## [Task objective]
Of all the entries below, only the lines from the one with "2-bit by 1-bit != test" up to and including the one with "- data required time: 0.871 ns" are to be duplicated exactly.

Saved data entries
`config.mk`:
```
export PLATFORM = sky130hd
export DESIGN_NAME = imm_ext_pipe_flat
export DESIGN_NICKNAME = d
export VERILOG_FILES = /design/src/rtl/imm_ext_pkg.sv /design/src/rtl/imm_ext_pipe_if.sv /design/src/rtl/imm_ext_pipe_ext_core.sv /design/src/rtl/imm_ext_pipe.sv /design/src/flat_wrapper.sv
export SDC_FILE = /design/constraint.sdc
export NUM_CORES = 1
export LEC_CHECK = 0
export ABC_AREA = 1
export BUFFER_PORTS_ARGS = -buffer_cell sky130_fd_sc_hd__clkbuf_2
export CAP_MARGIN = 10
export CORE_AREA = 2 2 45 63
export CTS_BUF_LIST = sky130_fd_sc_hd__clkbuf_4
export CTS_CLUSTER_DIAMETER = 30
export DETAILED_ROUTE_END_ITERATION = 8
export DIE_AREA = 0 0 47 65
export PLACE_DENSITY_LB_ADDON = 0.3
export SYNTH_ARGS = -nofsm -noshare
export SYNTH_HDL_FRONTEND = slang
export SYNTH_HIERARCHICAL = 1
export SYNTH_SLANG_ARGS = --single-unit
```
`constraint.sdc`:
```
create_clock -name clk -period 1.2 [get_ports clk]
set_input_delay 0.12 -clock clk [delete_from_list [all_inputs] [get_ports clk]]
set_output_delay 0.12 -clock clk [all_outputs]
set_load 0.05 [all_outputs]
```
`src/rtl/imm_ext_pkg.sv`:
```
// Shared types for the immediate-extension pipe: mode encoding,
// occupancy states and FIFO depth.
package imm_ext_pkg;

    // Extension mode as carried on in_mode
    typedef enum logic [1:0] {
        EXT_SIGN = 2'b00,
        EXT_ZERO = 2'b01,
        EXT_ONES = 2'b10,
        EXT_SHL1 = 2'b11
    } ext_mode_e;

    // Occupancy of the output FIFO
    typedef enum logic [1:0] {
        ST_EMPTY = 2'b00,
        ST_ONE   = 2'b01,
        ST_FULL  = 2'b10
    } occ_e;

    localparam int FIFO_DEPTH = 2;
    localparam int PTR_W      = $clog2(FIFO_DEPTH);

endpackage

```
`src/rtl/imm_ext_pipe_if.sv`:
```
// Handshake bundle for imm_ext_pipe: input offer side and output result side.
// slave = the pipe itself, master = the producer/consumer environment.
interface imm_ext_pipe_if #(
    parameter int IN_W  = 2,
    parameter int OUT_W = 8
);
    logic             in_valid;
    logic             in_ready;
    logic [IN_W-1:0]  in_data;
    logic [1:0]       in_mode;
    logic             out_valid;
    logic             out_ready;
    logic [OUT_W-1:0] out_data;
    logic             out_neg;

    modport master (
        output in_valid, in_data, in_mode, out_ready,
        input  in_ready, out_valid, out_data, out_neg
    );

    modport slave (
        input  in_valid, in_data, in_mode, out_ready,
        output in_ready, out_valid, out_data, out_neg
    );
endinterface

```
`src/rtl/imm_ext_pipe_ext_core.sv`:
```
// Combinational field extender. Optional mode-11 shifter is enabled by
// defining IMM_EXT_SHIFT_EN; otherwise mode 11 behaves as sign extension.
module ext_core
    import imm_ext_pkg::*;
#(
    parameter int IN_W  = 2,
    parameter int OUT_W = 8
) (
    input  logic [IN_W-1:0]  data,
    input  ext_mode_e        mode,
    output logic [OUT_W-1:0] result
);

    logic [OUT_W-1:0] sgn;

    assign sgn = {{(OUT_W-IN_W){data[IN_W-1]}}, data};

    // Select fill pattern by mode
    always_comb begin
        result = sgn;
        case (mode)
            EXT_ZERO: result = {{(OUT_W-IN_W){1'b0}}, data};
            EXT_ONES: result = {{(OUT_W-IN_W){1'b1}}, data};
`ifdef IMM_EXT_SHIFT_EN
            EXT_SHL1: result = sgn << 1;
`endif
            default:  result = sgn;
        endcase
    end

endmodule

```
`src/rtl/imm_ext_pipe.sv`:
```
// Immediate-extension pipe: extends the offered field at accept time and
// buffers results in a 2-entry FIFO. in_ready/out_valid are registered so
// there is no combinational path from out_ready to in_ready.
// Optional feature macro: IMM_EXT_SHIFT_EN (mode 11 = sign then shift-left-1).
module imm_ext_pipe
    import imm_ext_pkg::*;
#(
    parameter int IN_W  = 2,
    parameter int OUT_W = 8
) (
    input  logic           clk,
    input  logic           rst,
    input  logic           flush,
    imm_ext_pipe_if.slave  bus
);

    occ_e             state;
    logic [PTR_W-1:0] wr_ptr;
    logic [PTR_W-1:0] rd_ptr;
    logic             rdy_q;
    logic             vld_q;
    logic [OUT_W-1:0] mem [FIFO_DEPTH];
    logic [OUT_W-1:0] ext_res;
    logic             push;
    logic             pop;

    ext_core #(
        .IN_W  (IN_W),
        .OUT_W (OUT_W)
    ) u_ext (
        .data   (bus.in_data),
        .mode   (ext_mode_e'(bus.in_mode)),
        .result (ext_res)
    );

    assign push = bus.in_valid && rdy_q;
    assign pop  = vld_q && bus.out_ready;

    assign bus.in_ready  = rdy_q;
    assign bus.out_valid = vld_q;
    assign bus.out_data  = mem[rd_ptr];
    assign bus.out_neg   = mem[rd_ptr][OUT_W-1];

    // Occupancy FSM, pointers, storage and registered handshake flags
    always_ff @(posedge clk) begin
        if (rst) begin
            state  <= ST_EMPTY;
            wr_ptr <= '0;
            rd_ptr <= '0;
            rdy_q  <= 1'b1;
            vld_q  <= 1'b0;
            for (int i = 0; i < FIFO_DEPTH; i++) mem[i] <= '0;
        end else if (flush) begin
            // flush beats any same-cycle push or pop
            state  <= ST_EMPTY;
            wr_ptr <= '0;
            rd_ptr <= '0;
            rdy_q  <= 1'b1;
            vld_q  <= 1'b0;
        end else begin
            if (push) begin
                mem[wr_ptr] <= ext_res;
                wr_ptr      <= wr_ptr + 1'b1;
            end
            if (pop) rd_ptr <= rd_ptr + 1'b1;
            case (state)
                ST_EMPTY: if (push) begin
                    state <= ST_ONE;
                    vld_q <= 1'b1;
                end
                ST_ONE: begin
                    if (push && !pop) begin
                        state <= ST_FULL;
                        rdy_q <= 1'b0;
                    end else if (pop && !push) begin
                        state <= ST_EMPTY;
                        vld_q <= 1'b0;
                    end
                end
                ST_FULL: if (pop) begin
                    state <= ST_ONE;
                    rdy_q <= 1'b1;
                end
                default: begin
                    state <= ST_EMPTY;
                    rdy_q <= 1'b1;
                    vld_q <= 1'b0;
                end
            endcase
        end
    end

endmodule

```
`src/flat_wrapper.sv`:
```
// flat-port wrapper written by rule: the top's interface ports become plain ports
module imm_ext_pipe_flat import imm_ext_pkg::*;
#(
    parameter int IN_W  = 2,
    parameter int OUT_W = 8
)
  (clk, rst, flush, bus_in_valid, bus_in_data, bus_in_mode, bus_out_ready, bus_in_ready, bus_out_valid, bus_out_data, bus_out_neg);
  imm_ext_pipe_if #(.IN_W(IN_W), .OUT_W(OUT_W)) bus_i ();
  input  logic clk;
  input  logic rst;
  input  logic flush;
  input wire logic [$bits(bus_i.in_valid)-1:0] bus_in_valid;
  input wire logic [$bits(bus_i.in_data)-1:0] bus_in_data;
  input wire logic [$bits(bus_i.in_mode)-1:0] bus_in_mode;
  input wire logic [$bits(bus_i.out_ready)-1:0] bus_out_ready;
  output wire logic [$bits(bus_i.in_ready)-1:0] bus_in_ready;
  output wire logic [$bits(bus_i.out_valid)-1:0] bus_out_valid;
  output wire logic [$bits(bus_i.out_data)-1:0] bus_out_data;
  output wire logic [$bits(bus_i.out_neg)-1:0] bus_out_neg;
  assign bus_i.in_valid = bus_in_valid;
  assign bus_i.in_data = bus_in_data;
  assign bus_i.in_mode = bus_in_mode;
  assign bus_i.out_ready = bus_out_ready;
  assign bus_in_ready = bus_i.in_ready;
  assign bus_out_valid = bus_i.out_valid;
  assign bus_out_data = bus_i.out_data;
  assign bus_out_neg = bus_i.out_neg;
  imm_ext_pipe #(.IN_W(IN_W), .OUT_W(OUT_W)) u_core (.clk(clk), .rst(rst), .flush(flush), .bus(bus_i));
endmodule
```
After elaboration in Yosys (flattened, before gate mapping)
Memories as Yosys holds them, arrays and structs flattened. A register that Yosys moved wholly into a read port is not among the register bits.
Cells that the tools add are included.
- bits in registers: 6
- latch bits: 0
- memory bits (writable): 16
- memory bits (read-only): 0
- input bits: 9
- logic and storage cells: 56
- memories: 1
- add/subtract/negate cells: 2
- multipliers: 0
- divide/modulo/power cells: 0
- magnitude comparators: 0
- equal/unequal tests: 10
- shift operators: 0
- muxes and demuxes: 24
- bitwise logic cells: 2
- reductions and logical operators: 12
- memory list (name ; depth ; bits a word ; read ports ; clocked after memory_dff ; wr ports ; RTL line ; RTL):
    u_core.mem ; 2 ; 8 ; 1 ; 1 ; 2 ; imm_ext_pipe.sv:22 ; logic [OUT_W-1:0] mem [FIFO_DEPTH];
- operator list (cell ; count):
    8-bit case mux with 2 select lines ; 1
    1-bit two-way mux ; 15
    2-bit two-way mux ; 4
    8-bit two-way mux ; 1
    2-bit by 1-bit != test with 1-bit output, second input constant ; 4
    8-bit OR reduction ; 1
    1-bit case mux with 3 select lines ; 2
    2-bit case mux with 3 select lines ; 1
    3-bit AND reduction ; 2
    2-bit by 1-bit equality test with 1-bit output, second input constant ; 2
    2-bit equality test, second input constant ; 2
    1-bit logical AND ; 4
    4-bit AND reduction ; 1
    3-bit by 1-bit != test with 1-bit output, second input constant ; 1
    1-bit adder, second input constant ; 2
    1-bit zero test ; 2
    2-bit zero test ; 1
    2-bit != test, second input constant ; 1
    1-bit NOT ; 2
    2-bit OR reduction ; 1

Depth between registers and ports, before layout
- word-level depth: 7
- depth in mapped cells: 8
- mapped depth without buffers: 8

By module
Netlist, hierarchy kept.
- by module, submodules not included (module ; instances ; cells each ; area an instance (um^2) ; sequential area each (um^2)):
    imm_ext_pipe ; 1 ; 103 ; 1054.8 ; 620.6
    ext_core ; 1 ; 13 ; 83.8 ; 0.0

Worst setup path after synthesis
Ideal clock, no wire load.
- path type: flip-flop to flip-flop
- from: register u_core.rdy_q, in the netlist u_core/bus.in_ready
- to: memory u_core.mem[0][0], enable pin
- library setup time: 0.329 ns
- arrival: 1.276 ns
- data required time: 0.871 ns
- path slack: -0.404 ns
- cell stages (with the launch flop): 5
- buffers on the path: 0
- clock period less this slack: 1.604 ns
- cell sequence: dfxtp_1 -> nand2_4 -> nor2_1 -> nand2_2 -> nand2_1
- RTL lines (element ; RTL line ; RTL):
    start: declaration ; imm_ext_pipe.sv:20 ; logic rdy_q;
    start signal: assignment ; imm_ext_pipe.sv:50 ; rdy_q <= 1'b1;
    start signal: assignment ; imm_ext_pipe.sv:58 ; rdy_q <= 1'b1;
    start signal: assignment ; imm_ext_pipe.sv:74 ; rdy_q <= 1'b0;
    end: declaration ; imm_ext_pipe.sv:22 ;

## [Written answer]
    2-bit by 1-bit != test with 1-bit output, second input constant ; 4
    8-bit OR reduction ; 1
    1-bit case mux with 3 select lines ; 2
    2-bit case mux with 3 select lines ; 1
    3-bit AND reduction ; 2
    2-bit by 1-bit equality test with 1-bit output, second input constant ; 2
    2-bit equality test, second input constant ; 2
    1-bit logical AND ; 4
    4-bit AND reduction ; 1
    3-bit by 1-bit != test with 1-bit output, second input constant ; 1
    1-bit adder, second input constant ; 2
    1-bit zero test ; 2
    2-bit zero test ; 1
    2-bit != test, second input constant ; 1
    1-bit NOT ; 2
    2-bit OR reduction ; 1

Depth between registers and ports, before layout
- word-level depth: 7
- depth in mapped cells: 8
- mapped depth without buffers: 8

By module
Netlist, hierarchy kept.
- by module, submodules not included (module ; instances ; cells each ; area an instance (um^2) ; sequential area each (um^2)):
    imm_ext_pipe ; 1 ; 103 ; 1054.8 ; 620.6
    ext_core ; 1 ; 13 ; 83.8 ; 0.0

Worst setup path after synthesis
Ideal clock, no wire load.
- path type: flip-flop to flip-flop
- from: register u_core.rdy_q, in the netlist u_core/bus.in_ready
- to: memory u_core.mem[0][0], enable pin
- library setup time: 0.329 ns
- arrival: 1.276 ns
- data required time: 0.871 ns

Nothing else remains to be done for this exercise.